Cyclictest doesn’t measure the entire event-to-response time, it measures the time from event to the start of real work (i.e. that which is influenced by the OS). The latency can come from: interrupts being disabled when the event occurs; other interrupts arriving; nested interrupt handling; wake-up of the cyclictest executable; wait until preemption is re-enabled or higher priority task yields or same-priority task is pre-empted; scheduler overhead; processor sleep states, process migration, cache misses in the OS; lock priority inheritance etc.; and there may be interactions between these. cyclictest gives you a single number for the total of all of this.
What cyclictest does is basically clock_nanosleep followed by clock_gettime. In the ideal case, the requested time should be identical to the measured time; the difference is the latency. The whole of cyclictest is about 3000 lines of code, but the core is basically this. Cyclictest starts a number of threads. Since there is a varying setup time for each thread, they will not run in lockstep, so the wakeups from the sleep will not interfere with each other – and we want to measure exactly that. Therefore, there’s a patch that adds an option to make sure all threads start at the same time.
Cyclictest runs through a number of sleeps.

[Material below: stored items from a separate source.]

[src/rtl/cam_alloc_ctrl_if.sv]
// cam_alloc_ctrl_if: command/response handshake plus CAM write port bundle
// for cam_alloc_ctrl.
//   cmd_*       : command request (INSERT / DELETE / FLUSH)
//   rsp_*       : single response per accepted command
//   cam_write_* : write port toward the CAM array (busy comes back from the CAM)
// slave  = controller side, master = requester / CAM side.
interface cam_alloc_ctrl_if #(
    parameter int DATA_WIDTH = 64,
    parameter int ADDR_WIDTH = 5
);
    logic                  cmd_valid;
    logic                  cmd_ready;
    logic [1:0]            cmd_op;
    logic [DATA_WIDTH-1:0] cmd_data;
    logic [ADDR_WIDTH-1:0] cmd_addr;

    logic                  rsp_valid;
    logic                  rsp_ready;
    logic [1:0]            rsp_status;
    logic [ADDR_WIDTH-1:0] rsp_addr;

    logic [ADDR_WIDTH-1:0] cam_write_addr;
    logic [DATA_WIDTH-1:0] cam_write_data;
    logic                  cam_write_delete;
    logic                  cam_write_enable;
    logic                  cam_write_busy;

    modport slave (
        input  cmd_valid, cmd_op, cmd_data, cmd_addr, rsp_ready, cam_write_busy,
        output cmd_ready, rsp_valid, rsp_status, rsp_addr,
               cam_write_addr, cam_write_data, cam_write_delete, cam_write_enable
    );

    modport master (
        output cmd_valid, cmd_op, cmd_data, cmd_addr, rsp_ready, cam_write_busy,
        input  cmd_ready, rsp_valid, rsp_status, rsp_addr,
               cam_write_addr, cam_write_data, cam_write_delete, cam_write_enable
    );
endinterface
[src/rtl/access_enable_fifo_reader_pkg.sv]
// access_enable_fifo_reader_pkg
//   Shared helpers for the access-enable FIFO reader: the CLOG2 width macro
//   used to size pointers and counters, and the pointer wrap helper used by
//   the circular buffer.
//   No ports (package).

`ifndef ACCESS_ENABLE_FIFO_READER_CLOG2
`define ACCESS_ENABLE_FIFO_READER_CLOG2
// Never returns 0 so that a 1-entry structure still gets a 1-bit index.
`define CLOG2(x) (((x) <= 1) ? 1 : $clog2(x))
`endif

package access_enable_fifo_reader_pkg;

  // Advance a pointer over a ring of 'depth' entries. The wrap is an explicit
  // compare, so depth does not have to be a power of two.
  function automatic int unsigned wrap_inc(input int unsigned ptr,
                                           input int unsigned depth);
    return (ptr == depth - 1) ? 0 : ptr + 1;
  endfunction

endpackage

[src/rtl/access_enable_fifo_reader_buffer.sv]
// access_enable_fifo_reader_buffer
//   Circular storage for words returned by the upstream FIFO. Holds DEPTH
//   entries; write/read pointers wrap at DEPTH-1. Occupancy and a registered
//   valid flag are maintained here.
// Ports:
//   clock, reset      single clock, synchronous active-high reset
//   wr_en_i/wr_data_i capture one word (never asserted while full)
//   rd_en_i           retire the head word (only asserted while valid_o)
//   rd_data_o         head word
//   valid_o           buffer holds at least one word (registered)
//   occupancy_o       number of buffered words, 0..DEPTH

`ifndef ACCESS_ENABLE_FIFO_READER_CLOG2
`define ACCESS_ENABLE_FIFO_READER_CLOG2
`define CLOG2(x) (((x) <= 1) ? 1 : $clog2(x))
`endif

module access_enable_fifo_reader_buffer
  import access_enable_fifo_reader_pkg::*;
#(
  parameter int WIDTH = 8,
  parameter int DEPTH = 2,
  parameter int PTR_W = `CLOG2(DEPTH),
  parameter int CNT_W = `CLOG2(DEPTH + 1)
) (
  input  logic             clock,
  input  logic             reset,
  input  logic             wr_en_i,
  input  logic [WIDTH-1:0] wr_data_i,
  input  logic             rd_en_i,
  output logic [WIDTH-1:0] rd_data_o,
  output logic             valid_o,
  output logic [CNT_W-1:0] occupancy_o
);

  logic [WIDTH-1:0] mem_q [DEPTH];
  logic [PTR_W-1:0] wr_ptr_q, wr_ptr_d;
  logic [PTR_W-1:0] rd_ptr_q, rd_ptr_d;
  logic [CNT_W-1:0] occ_q, occ_d;
  logic             valid_q;

  always_comb begin
    wr_ptr_d = wr_ptr_q;
    rd_ptr_d = rd_ptr_q;
    occ_d    = occ_q;
    if (wr_en_i) wr_ptr_d = PTR_W'(wrap_inc(32'(wr_ptr_q), DEPTH));
    if (rd_en_i) rd_ptr_d = PTR_W'(wrap_inc(32'(rd_ptr_q), DEPTH));
    // Simultaneous write and read leave occupancy unchanged.
    if (wr_en_i && !rd_en_i)      occ_d = occ_q + CNT_W'(1);
    else if (!wr_en_i && rd_en_i) occ_d = occ_q - CNT_W'(1);
  end

  always_ff @(posedge clock) begin
    if (reset) begin
      wr_ptr_q <= '0;
      rd_ptr_q <= '0;
      occ_q    <= '0;
      valid_q  <= 1'b0;
    end else begin
      wr_ptr_q <= wr_ptr_d;
      rd_ptr_q <= rd_ptr_d;
      occ_q    <= occ_d;
      valid_q  <= (occ_d != '0);
    end
  end

  // Storage needs no reset; contents are don't-care while invalid.
  always_ff @(posedge clock) begin
    if (wr_en_i) mem_q[wr_ptr_q] <= wr_data_i;
  end

  assign rd_data_o   = mem_q[rd_ptr_q];
  assign valid_o     = valid_q;
  assign occupancy_o = occ_q;

endmodule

The latency is the maximum of all measured latencies. It may miss tlatency sources that occur at a different time than the regular wakeups of cyclictest. It also measures only the timer IRQ latency; if you want to know about an event coming from another IRQ source, the code path is different: IRQ may have a different priority, and it runs different code (typically a driver works mostly outside of interrupt context while a timer doesn’t).
Another problem is that there is some stuff in Linux that has global effect: module loading and unloading and CPU hotplug (may) cause stop_machine, which also affects CPUs that you have allocated fully to RT work.
To have better measurements, run the real workload together with cyclictest, and run cyclictest at a higher priority. The latency cyclictest sees in that situation is a good indication of the application’s latency. You can also vary cyclictest’s priority to see how the lower-priority threads of your application will behave.
When interpreting the results, it’s important to look at the histogram and not just average and maximum. Also run it for a long time, a million loops is really not a lot, a 100M loops is good. Also you need to really tune the cyclictest options to match the environment of what you want to measure. There are a lot of options: the behaviour of each thread, output, debug options (e.g. capture ftrace when a maximum is reached). Some options have side effects, e.g. real-time output influences the measurements. Option parsing is buggy so take care.
So if you get a result, is it good or bad? On the rt.wiki.kernel.org there is a list of results for various processors and boards, so you can check if you’re in the same league as you would expect – also use the mailing list because the table is a bit out of date. OSADL.org tests a wide variety of systems (OSes and boards).
Printing each latency is useful to determine where the latency comes from, e.g. a periodic issue will become visible. For instance, if you forgot to turn off throttling that will be visible.
You can also use cyclictest to evaluate of the RT application has met its deadlines: run a cyclictest at a priority above your RT application, and another one below the RT application. The difference between the two latency is approximately the total latency of the RT application. Note that it is not accurate for a single sample because the two cyclictests aren’t synchronized.
There is also a graphical tool that allows you to view a live graph.